**Exercise**
Please copy every line with the string "srcpend" from the entries below.

****************

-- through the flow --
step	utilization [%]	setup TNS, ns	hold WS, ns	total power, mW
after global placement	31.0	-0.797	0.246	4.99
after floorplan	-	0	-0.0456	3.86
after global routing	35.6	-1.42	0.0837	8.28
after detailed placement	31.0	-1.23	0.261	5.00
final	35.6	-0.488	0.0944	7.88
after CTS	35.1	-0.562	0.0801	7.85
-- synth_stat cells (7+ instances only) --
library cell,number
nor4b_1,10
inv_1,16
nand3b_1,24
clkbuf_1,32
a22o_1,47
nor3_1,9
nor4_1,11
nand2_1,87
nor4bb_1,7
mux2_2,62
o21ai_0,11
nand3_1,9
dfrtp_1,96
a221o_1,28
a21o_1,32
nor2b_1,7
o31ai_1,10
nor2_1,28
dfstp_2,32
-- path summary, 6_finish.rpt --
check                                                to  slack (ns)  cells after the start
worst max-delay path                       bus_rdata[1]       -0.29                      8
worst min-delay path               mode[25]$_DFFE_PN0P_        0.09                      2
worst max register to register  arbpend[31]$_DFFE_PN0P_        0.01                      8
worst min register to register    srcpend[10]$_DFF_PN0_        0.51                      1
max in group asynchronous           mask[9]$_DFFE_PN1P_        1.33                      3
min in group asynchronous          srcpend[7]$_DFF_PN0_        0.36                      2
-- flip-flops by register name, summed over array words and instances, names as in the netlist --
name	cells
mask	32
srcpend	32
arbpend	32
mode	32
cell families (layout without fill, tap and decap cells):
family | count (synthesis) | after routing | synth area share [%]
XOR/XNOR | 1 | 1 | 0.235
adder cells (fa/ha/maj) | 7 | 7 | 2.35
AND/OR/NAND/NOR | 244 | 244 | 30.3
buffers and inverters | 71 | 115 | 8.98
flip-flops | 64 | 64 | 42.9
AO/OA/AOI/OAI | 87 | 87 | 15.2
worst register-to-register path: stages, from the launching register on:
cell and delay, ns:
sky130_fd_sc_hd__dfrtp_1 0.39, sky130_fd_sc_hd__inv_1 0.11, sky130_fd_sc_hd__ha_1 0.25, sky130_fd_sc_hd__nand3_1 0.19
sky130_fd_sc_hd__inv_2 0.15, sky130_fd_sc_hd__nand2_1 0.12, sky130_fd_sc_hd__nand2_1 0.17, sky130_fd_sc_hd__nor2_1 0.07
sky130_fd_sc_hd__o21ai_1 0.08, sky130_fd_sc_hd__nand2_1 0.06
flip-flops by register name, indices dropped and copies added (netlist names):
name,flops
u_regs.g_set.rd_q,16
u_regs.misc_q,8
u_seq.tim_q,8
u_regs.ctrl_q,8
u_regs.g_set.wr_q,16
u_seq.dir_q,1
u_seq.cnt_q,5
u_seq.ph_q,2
===== config.mk =====
export PLATFORM = sky130hd
export DESIGN_NAME = usb_adma_ctrl
export DESIGN_NICKNAME = d
export VERILOG_FILES = /design/src/rtl/usbadma_pkg.sv /design/src/rtl/usbadma_toggle.sv /design/src/rtl/usbadma_events.sv /design/src/rtl/usbadma_fsm.sv /design/src/rtl/usb_adma_ctrl.sv
export SDC_FILE = /design/constraint.sdc
export NUM_CORES = 1
export LEC_CHECK = 0
export ABC_AREA = 1
export BUFFER_PORTS_ARGS = -buffer_cell sky130_fd_sc_hd__buf_2
export CAP_MARGIN = 10
export CORE_UTILIZATION = 53
export CTS_CLUSTER_SIZE = 8
export DETAILED_ROUTE_END_ITERATION = 8
export PLACE_DENSITY = 0.84
export SETUP_SLACK_MARGIN = 0.5
export SLEW_MARGIN = 20
export SYNTH_ARGS = -nofsm -noshare
export SYNTH_HDL_FRONTEND = slang
export SYNTH_SLANG_ARGS = --single-unit

===== constraint.sdc =====
create_clock -name clk -period 2.4 [get_ports clk]
set_input_delay 0.48 -clock clk [delete_from_list [all_inputs] [get_ports clk]]
set_output_delay 0.48 -clock clk [all_outputs]
set_load 0.02 [all_outputs]

===== src/rtl/usbadma_pkg.sv =====
package usbadma_pkg;
   typedef enum logic [1:0] {
      ST_IDLE   = 2'd0,
      ST_WAIT   = 2'd1,
      ST_ACTIVE = 2'd2,
      ST_DRAIN  = 2'd3
   } adma_state_e;

   localparam int EV_HALT   = 0;
   localparam int EV_ERR    = 1;
   localparam int EV_CNT0   = 2;
   localparam int EV_SHORT  = 3;
   localparam int EV_RDY    = 4;
   localparam int EV_NTGL   = 5;
   localparam int EV_STICKY = 4;
   localparam int EV_W      = 8;
endpackage


===== src/rtl/usbadma_toggle.sv =====
module usbadma_toggle #(
   parameter int EP_W = 3
) (
   input  logic            clk,
   input  logic            rst_n,
   input  logic            load,
   input  logic            load_val,
   input  logic            pkt_vld,
   input  logic [EP_W-1:0] pkt_ep,
   input  logic [EP_W-1:0] ep_sel,
   output logic            ep_hit,
   output logic            ntgl
);
   assign ep_hit = pkt_vld && (pkt_ep == ep_sel);

   always_ff @(posedge clk or negedge rst_n) begin
      if (!rst_n)      ntgl <= 1'b0;
      else if (load)   ntgl <= load_val;
      else if (ep_hit) ntgl <= ~ntgl;
   end

   // software load beats a same-cycle hardware inversion
   p_load_wins_r5: assert property (@(posedge clk) disable iff (!rst_n)
      load |=> (ntgl == $past(load_val)));
   // only a chosen-endpoint strobe inverts the toggle
   p_flip_r5: assert property (@(posedge clk) disable iff (!rst_n)
      (!load && ep_hit) |=> (ntgl != $past(ntgl)));
   p_hold_r11: assert property (@(posedge clk) disable iff (!rst_n)
      (!load && !ep_hit) |=> $stable(ntgl));
endmodule


===== src/rtl/usbadma_events.sv =====
module usbadma_events
   import usbadma_pkg::*;
#(
   parameter int CNT_W    = 8,
   parameter bit SET_WINS = 1'b1
) (
   input  logic                 clk,
   input  logic                 rst_n,
   input  logic                 wr,
   input  logic [EV_STICKY-1:0] wdata,
   input  logic                 cnt_we,
   input  logic [CNT_W-1:0]     cnt_wdata,
   input  logic                 hit,
   input  logic                 dir_tx,
   input  logic                 ign_rx_tgl,
   input  logic                 ntgl,
   input  logic                 pkt_tgl,
   input  logic                 pkt_err,
   input  logic                 pkt_ack,
   input  logic                 pkt_short,
   input  logic                 halt_done,
   output logic [EV_STICKY-1:0] sticky
);
   localparam logic [CNT_W-1:0] CNT_ONE = CNT_W'(1);

   logic [EV_STICKY-1:0] ev_set, keep, ev_d;
   logic [CNT_W-1:0]     cnt_q;
   logic                 mism, bad, dec;

   assign mism = (pkt_tgl != ntgl);
   assign bad  = dir_tx ? (!pkt_ack || mism) : (pkt_err || (mism && !ign_rx_tgl));
   assign dec  = hit && !bad && (cnt_q != '0);

   always_comb begin
      ev_set            = '0;
      ev_set[EV_HALT]   = halt_done;
      ev_set[EV_ERR]    = hit && bad;
      ev_set[EV_CNT0]   = dec && (cnt_q == CNT_ONE);
      ev_set[EV_SHORT]  = hit && !dir_tx && pkt_short;
   end

   assign keep = wr ? wdata : '1;

   generate
      if (SET_WINS) begin : g_set_wins
         assign ev_d = ev_set | (sticky & keep);
      end else begin : g_clr_wins
         assign ev_d = (ev_set | sticky) & keep;
      end
   endgenerate

   always_ff @(posedge clk or negedge rst_n) begin
      if (!rst_n) begin
         sticky <= '0;
         cnt_q  <= '0;
      end else begin
         sticky <= ev_d;
         if (cnt_we)   cnt_q <= cnt_wdata;
         else if (dec) cnt_q <= cnt_q - CNT_ONE;
      end
   end

   // without a zero in the write data no sticky bit can drop
   p_w1_noeffect_r2: assert property (@(posedge clk) disable iff (!rst_n)
      (!wr || (wdata == '1)) |=> ((sticky & $past(sticky)) == $past(sticky)));
   // ignored receive mismatch on a clean packet never raises the error bit
   p_rx_ignore_r6: assert property (@(posedge clk) disable iff (!rst_n)
      (hit && !dir_tx && ign_rx_tgl && !pkt_err && !sticky[EV_ERR]) |=> !sticky[EV_ERR]);
   // short flag never comes from a transmit packet
   p_short_rx_only_r7: assert property (@(posedge clk) disable iff (!rst_n)
      (dir_tx && !sticky[EV_SHORT]) |=> !sticky[EV_SHORT]);
endmodule


===== src/rtl/usbadma_fsm.sv =====
module usbadma_fsm
   import usbadma_pkg::*;
(
   input  logic        clk,
   input  logic        rst_n,
   input  logic        en,
   input  logic        auto_req,
   input  logic        sw_halt,
   input  logic        evt_any,
   input  logic        flush_ok,
   input  logic        xfer_busy,
   input  logic        ep_hit,
   output adma_state_e state,
   output logic        engaged,
   output logic        halt_done
);
   adma_state_e st_d;
   logic        hpend_q, stop;

   assign stop      = sw_halt || !en || !auto_req || evt_any;
   assign engaged   = (state == ST_ACTIVE) || (state == ST_DRAIN);
   assign halt_done = (state == ST_IDLE) && (sw_halt || hpend_q);

   always_comb begin
      st_d = state;
      unique case (state)
         ST_IDLE:   if (!sw_halt && en && auto_req && !evt_any) st_d = ST_WAIT;
         ST_WAIT:   if (stop) st_d = ST_IDLE;
                    else if (flush_ok) st_d = ST_ACTIVE;
         ST_ACTIVE: if (stop) st_d = ST_DRAIN;
         ST_DRAIN:  if (ep_hit || !xfer_busy) st_d = ST_IDLE;
         default:   st_d = ST_IDLE;
      endcase
   end

   always_ff @(posedge clk or negedge rst_n) begin
      if (!rst_n) begin
         state   <= ST_IDLE;
         hpend_q <= 1'b0;
      end else begin
         state   <= st_d;
         hpend_q <= (state == ST_IDLE) ? 1'b0 : (hpend_q || sw_halt);
      end
   end

   // pending status blocks entry
   p_no_entry_r3: assert property (@(posedge clk) disable iff (!rst_n)
      (state == ST_IDLE && evt_any) |=> (state == ST_IDLE));
   // no activation before flush-done
   p_flush_gate_r3: assert property (@(posedge clk) disable iff (!rst_n)
      (state == ST_WAIT && !flush_ok) |=> (state != ST_ACTIVE));
   // a status event ends the active phase
   p_stop_on_event_r4: assert property (@(posedge clk) disable iff (!rst_n)
      (state == ST_ACTIVE && evt_any) |=> (state == ST_DRAIN));
   // draining waits for the in-flight packet
   p_drain_hold_r4: assert property (@(posedge clk) disable iff (!rst_n)
      (state == ST_DRAIN && xfer_busy && !ep_hit) |=> (state == ST_DRAIN));
endmodule


===== src/rtl/usb_adma_ctrl.sv =====
module usb_adma_ctrl
   import usbadma_pkg::*;
#(
   parameter int EP_W     = 3,
   parameter int CNT_W    = 8,
   parameter bit SET_WINS = 1'b1
) (
   input  logic                 clk,
   input  logic                 rst_n,
   input  logic                 ctl_we,
   input  logic                 ctl_en,
   input  logic                 ctl_auto,
   input  logic                 ctl_dir_tx,
   input  logic                 ctl_ign_rx_tgl,
   input  logic [EP_W-1:0]      ctl_ep,
   input  logic                 tgl_we,
   input  logic                 tgl_wdata,
   input  logic                 sw_halt,
   input  logic                 evt_we,
   input  logic [EV_STICKY-1:0] evt_wdata,
   input  logic                 cnt_we,
   input  logic [CNT_W-1:0]     cnt_wdata,
   input  logic                 flush_ok,
   input  logic                 xfer_busy,
   input  logic                 pkt_vld,
   input  logic [EP_W-1:0]      pkt_ep,
   input  logic                 pkt_tgl,
   input  logic                 pkt_err,
   input  logic                 pkt_ack,
   input  logic                 pkt_short,
   input  logic                 ep_tgl,
   output logic                 ready,
   output logic                 next_tgl,
   output logic                 tx_tgl,
   output logic [EV_W-1:0]      evt_rd,
   output logic                 irq
);
   generate
      if (EP_W < 1 || EP_W > 8) begin : g_bad_ep_w
         $error("EP_W must lie in 1..8");
      end
      if (CNT_W < 2 || CNT_W > 32) begin : g_bad_cnt_w
         $error("CNT_W must lie in 2..32");
      end
   endgenerate

   logic            en_q, auto_q, dir_q, ign_q;
   logic [EP_W-1:0] ep_q;

   always_ff @(posedge clk or negedge rst_n) begin
      if (!rst_n) begin
         en_q   <= 1'b0;
         auto_q <= 1'b0;
         dir_q  <= 1'b0;
         ign_q  <= 1'b0;
         ep_q   <= '0;
      end else if (ctl_we) begin
         en_q   <= ctl_en;
         auto_q <= ctl_auto;
         dir_q  <= ctl_dir_tx;
         ign_q  <= ctl_ign_rx_tgl;
         ep_q   <= ctl_ep;
      end
   end

   adma_state_e          state;
   logic                 ep_hit, engaged, halt_done;
   logic [EV_STICKY-1:0] sticky;

   usbadma_toggle #(.EP_W(EP_W)) u_tgl (
      .clk(clk), .rst_n(rst_n), .load(tgl_we), .load_val(tgl_wdata),
      .pkt_vld(pkt_vld), .pkt_ep(pkt_ep), .ep_sel(ep_q),
      .ep_hit(ep_hit), .ntgl(next_tgl)
   );

   usbadma_fsm u_fsm (
      .clk(clk), .rst_n(rst_n), .en(en_q), .auto_req(auto_q), .sw_halt(sw_halt),
      .evt_any(|sticky), .flush_ok(flush_ok), .xfer_busy(xfer_busy),
      .ep_hit(ep_hit), .state(state), .engaged(engaged), .halt_done(halt_done)
   );

   usbadma_events #(.CNT_W(CNT_W), .SET_WINS(SET_WINS)) u_evt (
      .clk(clk), .rst_n(rst_n), .wr(evt_we), .wdata(evt_wdata),
      .cnt_we(cnt_we), .cnt_wdata(cnt_wdata), .hit(ep_hit && engaged),
      .dir_tx(dir_q), .ign_rx_tgl(ign_q), .ntgl(next_tgl), .pkt_tgl(pkt_tgl),
      .pkt_err(pkt_err), .pkt_ack(pkt_ack), .pkt_short(pkt_short),
      .halt_done(halt_done), .sticky(sticky)
   );

   assign ready  = engaged;
   assign irq    = |sticky;
   assign tx_tgl = (ready && dir_q) ? next_tgl : ep_tgl;

   always_comb begin
      evt_rd                  = '0;
      evt_rd[EV_STICKY-1:0]   = sticky;
      evt_rd[EV_RDY]          = ready;
      evt_rd[EV_NTGL]         = next_tgl;
   end

   // ready rises only after flush-done was seen
   p_ready_needs_flush_r3: assert property (@(posedge clk) disable iff (!rst_n)
      $rose(ready) |-> $past(flush_ok));
   // halt bit appears only out of idle
   p_halt_after_idle_r8: assert property (@(posedge clk) disable iff (!rst_n)
      $rose(evt_rd[EV_HALT]) |-> $past(state == ST_IDLE));
   // interrupt request never drops without a status write
   p_irq_sticky_r2: assert property (@(posedge clk) disable iff (!rst_n)
      (irq && !evt_we) |=> irq);
endmodule


# Word-level counts from Yosys, hierarchy flattened
# Index checks and enable logic that the tools add are counted.
dict set report classes {
  bitwise_logic 3
  addsub 1
  n_mux 14
  eq_ne 10
  reduce_logical 37
}
# cell count
set op_table {}
lappend op_table {{$mux W8} 2}
lappend op_table {{$logic_and A1 B1 Y1} 14}
lappend op_table {{$mux W2} 5}
lappend op_table {{$logic_not A1 Y1} 9}
lappend op_table {{$eq A8 B1 Y1 const B} 1}
lappend op_table {{$logic_or A1 B1 Y1} 8}
lappend op_table {{$pmux W2 S4} 1}
lappend op_table {{$reduce_bool A8 Y1} 1}
lappend op_table {{$sub A8 B1 Y8 const B} 1}
lappend op_table {{$mux W1} 5}
lappend op_table {{$and A4 B4 Y4} 1}
lappend op_table {{$eq A2 B2 Y1 const B} 2}
lappend op_table {{$mux W4} 1}
lappend op_table {{$ne A2 B1 Y1 const B} 2}
lappend op_table {{$or A4 B4 Y4} 1}
lappend op_table {{$reduce_and A4 Y1} 1}
lappend op_table {{$reduce_bool A2 Y1} 2}
lappend op_table {{$reduce_or A4 Y1} 1}
lappend op_table {{$eq A3 B3 Y1} 1}
lappend op_table {{$ne A3 B2 Y1 const B} 1}
lappend op_table {{$eq A2 B1 Y1 const B} 1}
lappend op_table {{$logic_not A2 Y1} 1}
lappend op_table {{$ne A2 B2 Y1 const B} 1}
lappend op_table {{$ne A1 B1 Y1} 1}
lappend op_table {{$not A1 Y1} 1}
dict set report word_totals {
  register_bits 23
  output_inout_bits 12
  word_cells 75
  in_bits 38
}

# Logic depth before layout (Yosys ltp)
# Gate-level depths: netlist of run 1.
dict set report depth {
  word_depth 9
  mapped_depth 10
  depth_no_buf 10
}

# Modules after synthesis
# A second synthesis of run 1 with hierarchy kept.
dict set report unflattened {
  hier_cells 226
  hier_area_um2 1506.4
}
# mod cells_each area_each_um2 seq_area_each_um2 n_inst
set by_module_without_submodules {}
lappend by_module_without_submodules {usbadma_events 126 834.6 300.3 1}
lappend by_module_without_submodules {usb_adma_ctrl 43 354.1 175.2 1}
lappend by_module_without_submodules {usbadma_fsm 31 191.4 75.1 1}
lappend by_module_without_submodules {usbadma_toggle 26 126.4 25.0 1}

# Worst setup path after synthesis of run 1
# No wires, ideal clock.
dict set report synth_path {
  kind {register -> register}
  start {register u_evt.sticky[0]}
  end {register u_fsm.state[0]}
  path_stages_with_launch 10
  required_ns 2.281
  path_slack_ns 0.990
  t_arrival_ns 1.291
  setup_time_ns 0.119
  synth_period_minus_slack_ns 1.410
  n_path_buf 0
  cell_sequence {dfrtp_1 > nor2_1 > nand2_1 > nor2_1 > nand2_1 > nand2_1 > inv_1 > nand3_1 > nand2_1 > and2_1}
}
dict set report synth_between {
  elab_chain_cells 5
  elab_cells_between_ends 10
  cone_classes {eq/ne (3); mux (2); reduce/logical (5)}
}
# item line_no
set synth_lines {}
lappend synth_lines {{from (decl)} usbadma_events.sv:22} ;# output logic [EV_STICKY-1:0] sticky
lappend synth_lines {{from (signal assigned)} usbadma_events.sv:57} ;# sticky <= ev_d;
lappend synth_lines {{$reduce_or A4 Y1 *} n/a}
lappend synth_lines {{named net irq} usb_adma_ctrl.sv:36} ;# output logic irq
lappend synth_lines {{$logic_not A1 Y1} usbadma_fsm.sv:27} ;# ST_IDLE: if (!sw_halt && en && auto_req && !evt_any) st_d = ST_WAIT;
lappend synth_lines {{$logic_and A1 B1 Y1} usbadma_fsm.sv:27}
lappend synth_lines {{$ne A2 B1 Y1 (no source line)} n/a}
lappend synth_lines {{$reduce_and A4 Y1 (no source line)} n/a}
lappend synth_lines {{to (signal assigned)} usbadma_fsm.sv:41} ;# state <= st_d;
lappend synth_lines {{to (decl)} usbadma_fsm.sv:13} ;# output adma_state_e state,
# Mark *: on every way through the listed nets, which the timed path passes. The rest lies on a longest branch.
# A chain may end at the register's enable or synchronous reset.

==> results of run 1 <==
layout by cell type (no fill, tap or decap), types with 3 or more instances in the layout:
cell type and n:
nand2_1 61, a21oi_1 3, o21ai_1 4, nand4_1 4
buf_2 47, nor2_2 4, ha_1 3, mux2_2 4
inv_1 20, nand3_1 16, nor2_1 15, clkbuf_4 3
o21ai_0 10, dfrtp_1 22
power groups by stage:
| stage | Sequential (mW) | Combinational, mW | Clock [mW] |
|---|---|---|---|
| final | 0.515 | 0.392 | 0.174 |
| after global routing | 0.526 | 0.448 | 0.203 |
| after CTS | 0.513 | 0.394 | 0.181 |
| after detailed placement | 0.520 | 0.393 | 0 |
| after global placement | 0.519 | 0.386 | 0 |
| after floorplan | 0.514 | 0.297 | 0 |
cell families after synthesis:
group	after synthesis	share of synthesized area, %
simple gates	111	34.9
mux	4	3.11
compound gates	22	9.06
flops	23	39.7
other cells	1	0.259
xor+xnor	2	1.21
fa+ha+maj	3	2.59
buf+inv	30	9.23
stage by stage:
stage	power [mW]	area [µm²]	utilization, %
after floorplan	0.811	1450	-
after global placement	0.905	1670	66.3
after detailed placement	0.913	1670	66.3
after CTS	1.09	1700	67.3
after global routing	1.18	1700	67.4
final	1.08	1700	67.4
worst max-delay path: stages, from the launching register on:
cell and delay (ns):
dfrtp_2 0.48, inv_1 0.11, o21ai_0 0.15, nand2_1 0.06
buf_2 0.15
worst max path at each step:
stage | startpoint | endpoint | slack, ns | cells after the start
floorplan | u_evt.sticky[0]$_DFF_PN0_ | u_fsm.state[0]$_DFFE_PN0P_ | 0.99 | 9
global placement | register | tx_tgl | 0.92 | 4
detailed placement | register | tx_tgl | 0.90 | 4
CTS | register | tx_tgl | 0.54 | 4
global route | register | tx_tgl | 0.56 | 4
finish | register | tx_tgl | 0.66 | 4
per-layer routing:
metal | up-vias | global-route usage, % | share of wire, %
met1 | 580 | 28.8 | 47
met3 | 2 | 6.11 | 5.4
met2 | 39 | 41.1 | 47
met5 | - | 0 | 0
li1 | 704 | - | -
met4 | 0 | 5.13 | 0.70
cell type report:
cell class                      instances  area [µm²]  area share, %
Clock buffer                            4        26.3           1.55
Inverter                               21        78.8           4.64
Multi-Input combinational cell        144         744           43.8
Sequential cell                        23         577           33.9
Tap cell                               30        37.5           2.21
Timing Repair Buffer                   47         235           13.8
==> metrics.txt, run 1 <==
count leader, synth nand2_1; Setup Viol. Count Final 0; Hold Buf Count CTS 0; CP arrival 1.26 ns; first-pass GRT wire length 4890 µm; Core Region 2520 µm²; Layout Cells excl Fill 269; dpl ws 0.905 ns; Nets 281; I/O Pins 50; CTS root buffer clkbuf_4; dominant cells by area after synthesis dfrtp_1, nand2_1, nand3_1; status finished clean; Die X 54.3 µm; P_int 0.672 mW; library cells used by synthesis 32; Final Hold Vio Count 0; biggest regs u_evt.cnt_q (8), u_evt.sticky (4), ep_q (3); Seq/Total Area, Yosys 39.7%; R2R Setup Slk 1.00 ns; initial antenna violation count 0; area leader, netlist dfrtp_1; Main synth FF type dfrtp_1; # diodes 0; count of input and output buffers 47; fin crit share 72.3%; Sw Share 37.8%; full die area 2950 µm²; Tot GR Track Use 23.5%; initial cell density of the core 57.5%; top cell type's share of synthesized area 39.7%; Overflow after GRT 0; synthesis-to-layout area growth 17.2%; Slew HR 65.8%; Resized cells post-CTS 0; largest net degree at the start of global routing 24; CTS clock-pin slew for the worst setup and hold paths 0.12 ns; Setup Buffers After CTS 0; row count 18; worst reg2reg path startpoint u_evt.cnt_q[0]$_DFFE_PN0P_; Post-Syn Area 1450 µm²; Final TNS setup 0 ns; Post-synth EDFFs 0; Ys Warns 0; routability cong. 0.794; crit path launch type register; r2r worst-path depth 7; switching pwr 0.408 mW; vias in the first global route 1200; fillers 240; Final Max Tran Viols 0; DRT iter0 DRCs 19; RSZ-0062 raised after global routing false; top fanout value on the critical path 11; Sequential Power Share 47.6%; Worst Setup Path Type reg -> out; CTS tree yes; P_leak 0.939 nW; VDD IR-drop max 445 µV; Clock Skew 0.00544 ns; CTS buffer count 3; Achievable Freq 576 MHz; Max-Cap Viols 0; drt pass-1 iters 4; number of flip-flops in the largest register 8; Logic pwr share 36.3%; worst hold path class in -> async; WL final 2860 µm; Synth Instances 196; HPWL after detailed placement 2260 µm; Min Hold Slack 0.115 ns; Via density 4.93; Critical Path RT 1.92 ns; ys async rst share 100%; wire per inst 10.6 µm; via count 1325; #FFs+latches synth 23; setup ws final 0.665 ns; clk sinks 23; Clk pwr share 16.1%; Die Ht 54.3 µm; CP Capture Type output pin; H-Tree Depth 1; Worst-Skew Late Latency 0.31 ns; pwr dens 636 nW/µm²; worst slew pin tran 0.512 ns; DR DRC count 0; ANT nets after route 0; layout cells sized above 1 28.5%; Biggest register u_evt.cnt_q; commonest cells in the netlist nand2_1, dfrtp_1, inv_1, nand3_1, nor2_1; post-layout minimum cycle time 1.74 ns; Max Buffers Root-to-Sink 2; Syn Area/Cell 7.40 µm²; Placed Instances 265; R2R Path End u_evt.cnt_q[6]$_DFFE_PN0P_
Power figures use the tool's default switching activity.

****************

**Answer to the problem**
worst min register to register    srcpend[10]$_DFF_PN0_        0.51                      1
min in group asynchronous          srcpend[7]$_DFF_PN0_        0.36                      2
srcpend	32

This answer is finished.